JEDDAH: Saudi utility giant Acwa has signed key investment agreements with Turkiye’s Ministry of Energy and Natural Resources to develop up to 5 gigawatts of renewable energy capacity, starting with 2GW of solar power across two plants in Sivas and Taseli.

Under the investment agreement, Acwa will develop, finance, and construct, as well as commission and operate both facilities, according to a press release.

The program builds on the company’s first investment in Turkiye, the 927-megawatt Kirikkale Independent Power Plant, valued at $930 million, which offsets approximately 1.8 million tonnes of carbon dioxide annually, the statement added.

A separate power purchase agreement has been concluded with Elektrik Uretim Anonim Sirketi for the sale of electricity generated by each facility.

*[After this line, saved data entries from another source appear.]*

## src/mal_pkg.sv

```systemverilog
// Purpose: shared constants and state types of the motor alarm and edit-lock block
// Assumes: 200 MHz system clock
// Notes: alarm and warning codes are display codes, one byte each
package mal_pkg;

    // clock rate and timing figures
    localparam int CLK_MHZ = 200;
    localparam int KEY_HOLD_MS = 5000;
    localparam int LOCK_WARN_MS = 1000;
    localparam int KEY_HOLD_CYC = KEY_HOLD_MS * 1000 * CLK_MHZ;
    localparam int LOCK_WARN_CYC = LOCK_WARN_MS * 1000 * CLK_MHZ;

    // speed thresholds in r/min
    localparam logic [11:0] OVERSPEED_RPM = 12'h8FC;
    localparam logic [11:0] BRAKE_RPM = 12'h834;

    // alarm codes, zero means no alarm
    localparam logic [7:0] AL_NONE = 8'h00;
    localparam logic [7:0] AL_OVERHEAT = 8'h26;
    localparam logic [7:0] AL_LOCK = 8'h30;
    localparam logic [7:0] AL_OVERSPEED = 8'h31;
    localparam logic [7:0] AL_STORAGE = 8'h41;
    localparam logic [7:0] AL_POWERON = 8'h45;
    localparam logic [7:0] AL_EXT_STOP = 8'h5E;

    // warning codes
    localparam logic [7:0] WN_LOCK = 8'h30;
    localparam logic [7:0] WN_OP_ERR = 8'h6C;

    // history depth and power-on settle count
    localparam int HIST_DEPTH = 9;
    localparam logic [1:0] POR_SETTLE = 2'h3;

    // external fault contact is normally closed, so its synchroniser wakes at the idle level
    localparam logic [1:0] EXT_SY_RST = 2'h3;

    // reset values
    localparam logic [31:0] CNT_RST = 32'h0000_0000;

    typedef struct packed {
        logic [1:0] fwd_sy;
        logic [1:0] rev_sy;
        logic [1:0] clr_sy;
        logic [1:0] ext_sy;
        logic [1:0] th_sy;
        logic [1:0] lk_sy;
        logic clr_prev;
        logic inch_prev;
        logic [1:0] por_cnt;
        logic por_done;
        logic [7:0] alarm_code;
        logic [31:0] lock_cnt;
        logic [31:0] key_cnt;
        logic key_done;
        logic edit_lock;
        logic unlock_show;
        logic op_err;
        logic lock_warn;
        logic drive_en;
        logic brake;
        logic alarm_n;
        logic lamp;
        logic warn;
        logic thermal_state_output;
        logic edit_grant;
    } mal_state_t;

endpackage

```

## src/mal_hist.sv

```systemverilog
// Purpose: newest-first code history held in flip-flops
// Assumes: push and clear are single-cycle pulses on the system clock
// Notes: entry 0 is newest; a push drops the oldest entry
`timescale 1ns/1ps
module mal_hist #(
    parameter int DEPTH = mal_pkg::HIST_DEPTH,
    parameter int IDX_W = 4
) (
    // clock and reset
    input wire logic sys_clk_i,
    input wire logic arst_n_i,
    input wire logic clk_en_i,
    // write side
    input wire logic push_i,
    input wire logic [7:0] code_i,
    input wire logic clear_i,
    // read side
    input wire logic [IDX_W-1:0] rd_idx_i,
    output logic [7:0] rd_code_o
);
    typedef struct packed {
        logic [DEPTH-1:0][7:0] entry;
        logic [7:0] rd_code;
    } mal_hist_t;

    mal_hist_t st;
    mal_hist_t next_st;
    logic [DEPTH-1:0][7:0] shifted;

    // one shift stage per entry, newest enters at zero
    genvar g;
    generate
        for (g = 0; g < DEPTH; g++)
        begin : g_shift
            if (g == 0)
            begin : g_head
                assign shifted[g] = code_i;
            end
            else
            begin : g_tail
                assign shifted[g] = st.entry[g-1];
            end
        end
    endgenerate

    // clear wins over push: a clear command empties the whole record
    always_comb
    begin
        next_st = st;
        if (clear_i)
            next_st.entry = '0;
        else if (push_i)
            next_st.entry = shifted;
        // out-of-range index reads as no code
        if (int'(rd_idx_i) < DEPTH)
            next_st.rd_code = st.entry[rd_idx_i];
        else
            next_st.rd_code = 8'h00;
    end

    always_ff @(posedge sys_clk_i or negedge arst_n_i)
    begin
        if (!arst_n_i)
            st <= '0;
        else if (clk_en_i)
            st <= next_st;
    end

    assign rd_code_o = st.rd_code;
endmodule

```

## src/mal_top.sv

```systemverilog
// Purpose: alarm detection, alarm latch and history, warnings and edit-lock of a motor speed controller
// Assumes: one 200 MHz clock; pins pass two flip-flops; panel and sensor words are on-clock
// Notes on behaviour
// - edit requests refused while edit-lock active
// - 5 s key hold when unlocked locks
// - 5 s key hold when locked unlocks
// - any alarm removes drive, motor coasts
// - alarm drops alarm output, lamp, shows code
// - thermal protector open raises overheat alarm
// - shaft locked past set time raises alarm
// - speed above 2300 r/min raises overspeed
// - speed above 2100 r/min applies brake
// - storage fault alarm; clear input cannot clear
// - run input at power-on raises alarm
// - power-on alarm suppressed when disabled
// - assigned external fault inactive raises stop alarm
// - clear on rising edge of clear input
// - clear input ignored while run active
// - panel clear and power cycle also clear
// - nine-alarm history newest first, clearable
// - warning output follows warning condition
// - warning history lost at power off
// - lock warning after 1 s, keep running
// - run active leaving inch mode: warn, stop
`timescale 1ns/1ps
module mal_top #(
    parameter int KEY_HOLD_CYC = mal_pkg::KEY_HOLD_CYC,
    parameter int LOCK_WARN_CYC = mal_pkg::LOCK_WARN_CYC
) (
    // clock, reset, enable
    input wire logic sys_clk_i,
    input wire logic arst_n_i,
    input wire logic clk_en_i,
    // pins from outside, synchronised here
    input wire logic forward_run_input_i,
    input wire logic reverse_run_input_i,
    input wire logic fault_clear_i,
    input wire logic external_fault_input_i,
    input wire logic thermal_open_i,
    input wire logic shaft_locked_i,
    // on-clock sensor and status words
    input wire logic [11:0] shaft_speed_i,
    input wire logic storage_error_i,
    // parameters
    input wire logic [31:0] lock_time_cyc_i,
    input wire logic poweron_guard_en_i,
    input wire logic ext_fault_assigned_i,
    // operation panel
    input wire logic panel_key_i,
    input wire logic top_screen_i,
    input wire logic panel_alarm_clear_i,
    input wire logic history_clear_i,
    input wire logic manual_inch_mode_i,
    input wire logic edit_req_i,
    input wire logic [3:0] alarm_hist_idx_i,
    input wire logic [3:0] warn_hist_idx_i,
    // drive stage
    output logic drive_enable_o,
    output logic brake_o,
    // alarm and warning outputs
    output logic alarm_out_o,
    output logic fault_lamp_o,
    output logic [7:0] alarm_code_o,
    output logic warning_output_o,
    output logic thermal_state_output_o,
    output logic [7:0] alarm_hist_code_o,
    output logic [7:0] warn_hist_code_o,
    // edit-lock
    output logic edit_grant_o,
    output logic edit_lock_o,
    output logic lock_indicator_o,
    output logic unlock_indicator_o
);
    mal_pkg::mal_state_t st;
    mal_pkg::mal_state_t next_st;

    // synchronised pin levels, second stage only
    logic forward_run_input;
    logic reverse_run_input;
    logic clr;
    logic ext_ok;
    logic th_open;
    logic locked;
    logic run_any;
    logic clr_edge;
    logic [7:0] detect;
    logic alarm_push;
    logic lock_warn_now;
    logic inch_exit;
    logic warn_push;
    logic [7:0] warn_code;

    assign forward_run_input = st.fwd_sy[1];
    assign reverse_run_input = st.rev_sy[1];
    assign clr = st.clr_sy[1];
    assign ext_ok = st.ext_sy[1];
    assign th_open = st.th_sy[1];
    assign locked = st.lk_sy[1];
    assign run_any = forward_run_input | reverse_run_input;

    // clear edge counts only with both run inputs off
    assign clr_edge = clr & ~st.clr_prev & ~run_any;

    // fault detection, storage first since no input clear reaches it
    always_comb
    begin
        detect = mal_pkg::AL_NONE;
        if (storage_error_i)
            detect = mal_pkg::AL_STORAGE;
        else if (th_open)
            detect = mal_pkg::AL_OVERHEAT;
        else if (st.lock_cnt >= lock_time_cyc_i && lock_time_cyc_i != 32'h0000_0000)
            detect = mal_pkg::AL_LOCK;
        else if (shaft_speed_i > mal_pkg::OVERSPEED_RPM)
            detect = mal_pkg::AL_OVERSPEED;
        else if (ext_fault_assigned_i && !ext_ok)
            detect = mal_pkg::AL_EXT_STOP;
    end

    // warnings: lock held 1 s, or run input active when inch mode ends
    assign lock_warn_now = st.lock_cnt >= 32'(LOCK_WARN_CYC);
    assign inch_exit = st.inch_prev & ~manual_inch_mode_i & run_any;
    assign warn_push = (lock_warn_now & ~st.lock_warn) | inch_exit;
    assign warn_code = inch_exit ? mal_pkg::WN_OP_ERR : mal_pkg::WN_LOCK;

    // next-state logic for the whole block
    always_comb
    begin
        next_st = st;
        alarm_push = 1'b0;

        // two-stage synchronisers
        next_st.fwd_sy = {st.fwd_sy[0], forward_run_input_i};
        next_st.rev_sy = {st.rev_sy[0], reverse_run_input_i};
        next_st.clr_sy = {st.clr_sy[0], fault_clear_i};
        next_st.ext_sy = {st.ext_sy[0], external_fault_input_i};
        next_st.th_sy = {st.th_sy[0], thermal_open_i};
        next_st.lk_sy = {st.lk_sy[0], shaft_locked_i};
        next_st.clr_prev = clr;
        next_st.inch_prev = manual_inch_mode_i;

        // power-on check waits for the synchronisers to settle
        if (!st.por_done)
        begin
            if (st.por_cnt == mal_pkg::POR_SETTLE)
                next_st.por_done = 1'b1;
            else
                next_st.por_cnt = st.por_cnt + 2'h1;
        end

        // alarm latch: a detected fault wins over a clear in the same cycle
        if (st.alarm_code == mal_pkg::AL_NONE)
        begin
            if (detect != mal_pkg::AL_NONE)
                next_st.alarm_code = detect;
            else if (st.por_cnt == mal_pkg::POR_SETTLE && !st.por_done && run_any && poweron_guard_en_i)
                next_st.alarm_code = mal_pkg::AL_POWERON;
        end
        else if (st.alarm_code == mal_pkg::AL_POWERON)
        begin
            // run-prevention alarm ends when the run inputs drop
            if (!run_any || panel_alarm_clear_i || clr_edge)
                next_st.alarm_code = detect;
        end
        else if (panel_alarm_clear_i)
            next_st.alarm_code = detect;
        else if (clr_edge && st.alarm_code != mal_pkg::AL_STORAGE)
            next_st.alarm_code = detect;
        alarm_push = (st.alarm_code == mal_pkg::AL_NONE) && (next_st.alarm_code != mal_pkg::AL_NONE);

        // lock timer runs only while the motor is driven
        if (locked && st.drive_en)
        begin
            if (st.lock_cnt != 32'hFFFF_FFFF)
                next_st.lock_cnt = st.lock_cnt + 32'h0000_0001;
        end
        else
            next_st.lock_cnt = mal_pkg::CNT_RST;
        next_st.lock_warn = lock_warn_now;

        // operation error holds the motor stopped until both run inputs drop
        if (inch_exit)
            next_st.op_err = 1'b1;
        else if (!run_any)
            next_st.op_err = 1'b0;

        // key hold timer; one toggle per press
        if (panel_key_i && top_screen_i)
        begin
            if (!st.key_done)
            begin
                if (st.key_cnt >= 32'(KEY_HOLD_CYC) - 32'h0000_0001)
                begin
                    next_st.key_done = 1'b1;
                    next_st.key_cnt = mal_pkg::CNT_RST;
                    next_st.edit_lock = ~st.edit_lock;
                    next_st.unlock_show = st.edit_lock;
                end
                else
                    next_st.key_cnt = st.key_cnt + 32'h0000_0001;
            end
        end
        else
        begin
            next_st.key_cnt = mal_pkg::CNT_RST;
            next_st.key_done = 1'b0;
        end

        // edits pass only while unlocked
        next_st.edit_grant = edit_req_i & ~st.edit_lock;

        // registered outputs follow the latched alarm in one step
        // no drive before the power-on check has looked at the run pins
        next_st.drive_en = (forward_run_input ^ reverse_run_input) & (next_st.alarm_code == mal_pkg::AL_NONE) & ~next_st.op_err
            & next_st.por_done;
        next_st.alarm_n = next_st.alarm_code == mal_pkg::AL_NONE;
        next_st.lamp = next_st.alarm_code != mal_pkg::AL_NONE;
        // braking with or without drive, only below alarm, keeps overspeed away
        next_st.brake = (shaft_speed_i > mal_pkg::BRAKE_RPM) & (next_st.alarm_code == mal_pkg::AL_NONE);
        next_st.warn = lock_warn_now | next_st.op_err;
        next_st.thermal_state_output = th_open;
    end

    always_ff @(posedge sys_clk_i or negedge arst_n_i)
    begin
        if (!arst_n_i)
        begin
            st <= '0;
            // a zero here would read as an open contact and latch a false stop
            st.ext_sy <= mal_pkg::EXT_SY_RST;
        end
        else if (clk_en_i)
            st <= next_st;
    end

    // alarm record, survives only as long as this block is powered
    mal_hist #(
        .DEPTH(mal_pkg::HIST_DEPTH),
        .IDX_W(4)
    ) u_alarm_hist (
        .sys_clk_i(sys_clk_i),
        .arst_n_i(arst_n_i),
        .clk_en_i(clk_en_i),
        .push_i(alarm_push),
        .code_i(next_st.alarm_code),
        .clear_i(history_clear_i),
        .rd_idx_i(alarm_hist_idx_i),
        .rd_code_o(alarm_hist_code_o)
    );

    // warning record, volatile: only reset clears it
    mal_hist #(
        .DEPTH(mal_pkg::HIST_DEPTH),
        .IDX_W(4)
    ) u_warn_hist (
        .sys_clk_i(sys_clk_i),
        .arst_n_i(arst_n_i),
        .clk_en_i(clk_en_i),
        .push_i(warn_push),
        .code_i(warn_code),
        .clear_i(1'b0),
        .rd_idx_i(warn_hist_idx_i),
        .rd_code_o(warn_hist_code_o)
    );

    // outputs from flip-flops, unlock indicator gated by the lock flop
    assign drive_enable_o = st.drive_en;
    assign brake_o = st.brake;
    assign alarm_out_o = st.alarm_n;
    assign fault_lamp_o = st.lamp;
    assign alarm_code_o = st.alarm_code;
    assign warning_output_o = st.warn;
    assign thermal_state_output_o = st.thermal_state_output;
    assign edit_grant_o = st.edit_grant;
    assign edit_lock_o = st.edit_lock;
    assign lock_indicator_o = st.edit_lock;
    assign unlock_indicator_o = st.unlock_show & ~st.edit_lock;
endmodule

```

Turkiye aims to boost solar and wind capacity to 120GW by 2035, supported by around $80 billion in investment, while recent projects have already helped prevent 12.5 million tonnes of CO2 emissions and reduced reliance on imported natural gas.

Turkiye’s energy sector has undergone a rapid transformation in recent years, with renewable power emerging as a central pillar of its strategy.

Raad Al-Saady, vice chairman and managing director of ACWA, said: “The signing of the IA (implementation agreement) and PPA key terms marks a pivotal moment in Acwa’s partnership with Turkiye, reflecting the country’s strong potential as a clean energy leader and manufacturing powerhouse.”

He added: “Building on our long-standing presence, including the 927MW Kirikkale Power Plant commissioned in 2017, this step elevates our partnership to a new level,” Al-Saady said.

In its statement, Acwa said the 5GW renewable energy program will deliver electricity at fixed prices, enhancing predictability for grid planning and supporting long-term industrial investment.

By replacing imported fossil fuels with domestically generated clean energy, the initiative is expected to reduce Turkiye’s exposure to global energy market volatility, strengthening energy security and lowering long-term power costs.

The company added that the economic impact will extend beyond the anticipated investment of up to $5 billion in foreign direct investment, with thousands of jobs expected during the construction phase and hundreds of high-skilled roles created during operations.

The energy firm concluded that its existing progress in Turkiye reflects a strong appreciation for Turkish engineering, construction, and manufacturing capacity, adding that localization has been a strategic priority, and it has already achieved 100 percent local employment at its developments in the country.